低碳烷烃选择活化和氧化转化已被发达国家列为化学化工和催化发展的优先研究方向。本项目针对异丁烷选择氧化生成甲基丙烯酸过程中杂多酸盐催化剂在富烃体系下再氧化能力（即可逆储氧能力）差的缺点，从低碳烷烃选择氧化的共性问题出发，首次将两相协同作用机理应用于异丁烷选择氧化反应的富烃体系中，创新性地将具有低温快速晶格氧传递功能的纳米储氧材料作为辅助活性相引入到活性相磷钼基杂多酸盐催化剂体系中，利用纳米结构β-La2Mo2O9-基辅助活性相所特有的低温快速晶格氧传递功能来快速重构磷钼基杂多酸盐催化剂表面反应活性中心，提高反应过程中催化剂活性和稳定性。探讨低碳烷烃选择氧化反应过程中C-H键的选择性活化规律以及晶格氧的生成、两相传递、产物中晶格氧选择性插入的影响因素；加深对磷钼基杂多酸盐催化剂表面多功能活性中心位本质以及两相协同作用机理的认识：开发出高活性、高选择性和高稳定性的异丁烷选氧化反应的高效催化剂。

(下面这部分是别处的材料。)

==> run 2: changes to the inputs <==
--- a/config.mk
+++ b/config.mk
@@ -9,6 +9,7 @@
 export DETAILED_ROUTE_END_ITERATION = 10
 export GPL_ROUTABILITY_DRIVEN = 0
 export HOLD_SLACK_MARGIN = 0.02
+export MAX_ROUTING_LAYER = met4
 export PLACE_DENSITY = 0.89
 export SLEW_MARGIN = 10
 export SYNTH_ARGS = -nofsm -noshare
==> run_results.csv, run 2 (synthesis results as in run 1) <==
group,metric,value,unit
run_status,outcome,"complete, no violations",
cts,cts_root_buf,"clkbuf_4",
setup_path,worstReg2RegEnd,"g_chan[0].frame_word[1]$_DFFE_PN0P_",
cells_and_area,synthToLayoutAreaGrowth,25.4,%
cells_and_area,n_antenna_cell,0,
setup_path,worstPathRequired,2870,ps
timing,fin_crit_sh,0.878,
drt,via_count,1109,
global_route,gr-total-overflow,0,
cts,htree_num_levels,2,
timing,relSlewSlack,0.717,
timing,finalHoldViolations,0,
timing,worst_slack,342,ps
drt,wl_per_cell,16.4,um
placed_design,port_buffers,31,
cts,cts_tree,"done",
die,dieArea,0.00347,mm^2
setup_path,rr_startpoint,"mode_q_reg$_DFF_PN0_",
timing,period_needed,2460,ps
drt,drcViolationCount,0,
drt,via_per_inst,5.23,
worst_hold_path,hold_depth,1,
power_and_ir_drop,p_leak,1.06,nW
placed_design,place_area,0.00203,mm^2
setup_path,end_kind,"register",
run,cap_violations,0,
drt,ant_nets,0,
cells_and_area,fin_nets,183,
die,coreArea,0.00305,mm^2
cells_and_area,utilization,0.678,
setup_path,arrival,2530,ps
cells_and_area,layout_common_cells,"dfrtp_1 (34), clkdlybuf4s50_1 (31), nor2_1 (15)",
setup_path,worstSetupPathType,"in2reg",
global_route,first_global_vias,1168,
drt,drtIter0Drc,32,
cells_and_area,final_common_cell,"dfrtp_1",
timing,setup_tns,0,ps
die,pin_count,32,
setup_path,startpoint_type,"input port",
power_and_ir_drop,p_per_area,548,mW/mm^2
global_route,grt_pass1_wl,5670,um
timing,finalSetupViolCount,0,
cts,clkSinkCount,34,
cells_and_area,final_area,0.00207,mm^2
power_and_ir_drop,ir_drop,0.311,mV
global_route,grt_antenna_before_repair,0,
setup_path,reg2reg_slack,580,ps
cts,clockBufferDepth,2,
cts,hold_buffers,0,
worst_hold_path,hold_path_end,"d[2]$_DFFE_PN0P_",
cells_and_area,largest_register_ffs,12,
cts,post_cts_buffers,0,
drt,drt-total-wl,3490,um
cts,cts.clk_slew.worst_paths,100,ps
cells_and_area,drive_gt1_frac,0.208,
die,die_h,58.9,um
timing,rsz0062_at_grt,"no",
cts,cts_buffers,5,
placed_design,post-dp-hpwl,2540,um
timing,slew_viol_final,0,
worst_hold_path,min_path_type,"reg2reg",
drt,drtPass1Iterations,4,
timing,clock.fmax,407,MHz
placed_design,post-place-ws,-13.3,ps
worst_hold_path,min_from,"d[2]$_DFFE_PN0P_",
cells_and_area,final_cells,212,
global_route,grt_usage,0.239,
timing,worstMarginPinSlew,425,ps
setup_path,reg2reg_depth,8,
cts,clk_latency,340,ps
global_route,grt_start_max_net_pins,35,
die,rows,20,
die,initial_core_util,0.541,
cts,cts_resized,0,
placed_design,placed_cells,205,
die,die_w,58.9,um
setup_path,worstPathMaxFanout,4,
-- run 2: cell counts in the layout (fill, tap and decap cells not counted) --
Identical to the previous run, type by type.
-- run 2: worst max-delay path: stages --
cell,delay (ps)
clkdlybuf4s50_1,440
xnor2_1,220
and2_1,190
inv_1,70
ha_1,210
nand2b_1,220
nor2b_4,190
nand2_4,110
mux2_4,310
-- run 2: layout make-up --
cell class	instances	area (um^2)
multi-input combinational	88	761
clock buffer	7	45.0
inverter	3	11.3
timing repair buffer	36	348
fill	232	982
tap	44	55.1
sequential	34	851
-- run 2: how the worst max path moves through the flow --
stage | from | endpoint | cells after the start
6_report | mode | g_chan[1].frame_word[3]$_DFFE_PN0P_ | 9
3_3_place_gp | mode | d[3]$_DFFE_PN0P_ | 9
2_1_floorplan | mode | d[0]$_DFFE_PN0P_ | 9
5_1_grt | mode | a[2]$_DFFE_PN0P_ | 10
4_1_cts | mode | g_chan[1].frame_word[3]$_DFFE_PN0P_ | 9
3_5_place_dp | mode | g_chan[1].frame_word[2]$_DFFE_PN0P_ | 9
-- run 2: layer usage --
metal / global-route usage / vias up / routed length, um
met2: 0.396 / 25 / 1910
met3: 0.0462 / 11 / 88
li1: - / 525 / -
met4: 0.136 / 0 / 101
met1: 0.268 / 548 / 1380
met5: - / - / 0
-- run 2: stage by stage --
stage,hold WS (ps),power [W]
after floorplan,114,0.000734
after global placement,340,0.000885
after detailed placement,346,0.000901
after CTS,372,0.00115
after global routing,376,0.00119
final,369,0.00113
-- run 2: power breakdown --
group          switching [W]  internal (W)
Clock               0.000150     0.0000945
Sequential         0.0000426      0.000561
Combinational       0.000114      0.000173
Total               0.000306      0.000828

低碳烷烃选择活化和氧化转化已被发达国家列为化学化工和催化发展的优先研究方向。我国目前C4馏分中烷烃化工利用率<10%；而炼厂气C4馏分中异丁烷含量高，利用异丁烷选择氧化制甲基丙烯酸(MAA)不仅提高C4烷烃化工利用率，也可以实现MAA生产的变革性技术替代。.项目针对异丁烷选择氧化生成甲基丙烯酸催化剂研发，获得了下列主要研究结果和结论：.1、.首先考察了含钒前驱体对不同V掺杂量的磷钼酸铯盐催化剂异丁烷选择氧化性能的影响，结果表明，含钒前驱体种类明显影响催化剂的表面酸性、V物种的掺杂位置以及表面V4+/V5+和Mo5+/Mo6+比值（氧化还原性）。硫酸氧钒前驱体制备的催化剂，VO2+位于二级结构中导致催化剂表面酸性增加，同时表面适度的V4+/V5+和Mo5+/Mo6+比值（氧化还原性），使得该催化剂表现出最佳的异丁烷选择氧化性能。.2、.考察了不同过渡金属离子和VO2+离子共取代的磷钼酸铯盐的异丁烷选择氧化性能，研究发现，Cu2+离子与在二级结构中的VO2+离子之间存在协同相互作用，这种协同作用促进了Keggin结构中Mo6+与Cu2+之间的电荷转移以及催化剂在贫氧反应条件下的再氧化能力，从而大大提高了Cs2.0V0.3Cu0.2PMo12O40催化剂的异丁烷选择氧化活性和选择性。.3、.考察了不同类型载体负载的(NH4)3HPMo11VO40 (APMV)催化剂的异丁烷选择氧化性能，研究发现，当活性APMV负载在与其具有相同或相似Keggin结构的载体，如Cs3PMo12O40, Cs2.5H0.5PMo12O40, Cs4PMo11VO40 and Cs3HPMo11VO40上时，其异丁烷选择氧化活性、特别是MAA选择性远远高于负载在与活性APMV结构完全不同的载体上的催化剂性能。这是因为，活性组分与载体结构的高度匹配性有助于二者在界面处形成共格晶界（coherent boundary），这种共格晶面的形成有助于电子与活性晶格氧在界面处的传递，从而大大提高了选择氧化过程中晶格氧在异丁烷反应中间物中的氧插入能力，导致产物MAA的选择性大幅度提高。.上述研究结果和结论加深了对异丁烷选择氧化过程中C-H键的选择性活化规律以及晶格氧的生成、两相传递、产物中晶格氧选择性插入规律的认识，有助于开发出高活性高选择性和高稳定性的异丁烷选氧化反应的高效催化剂。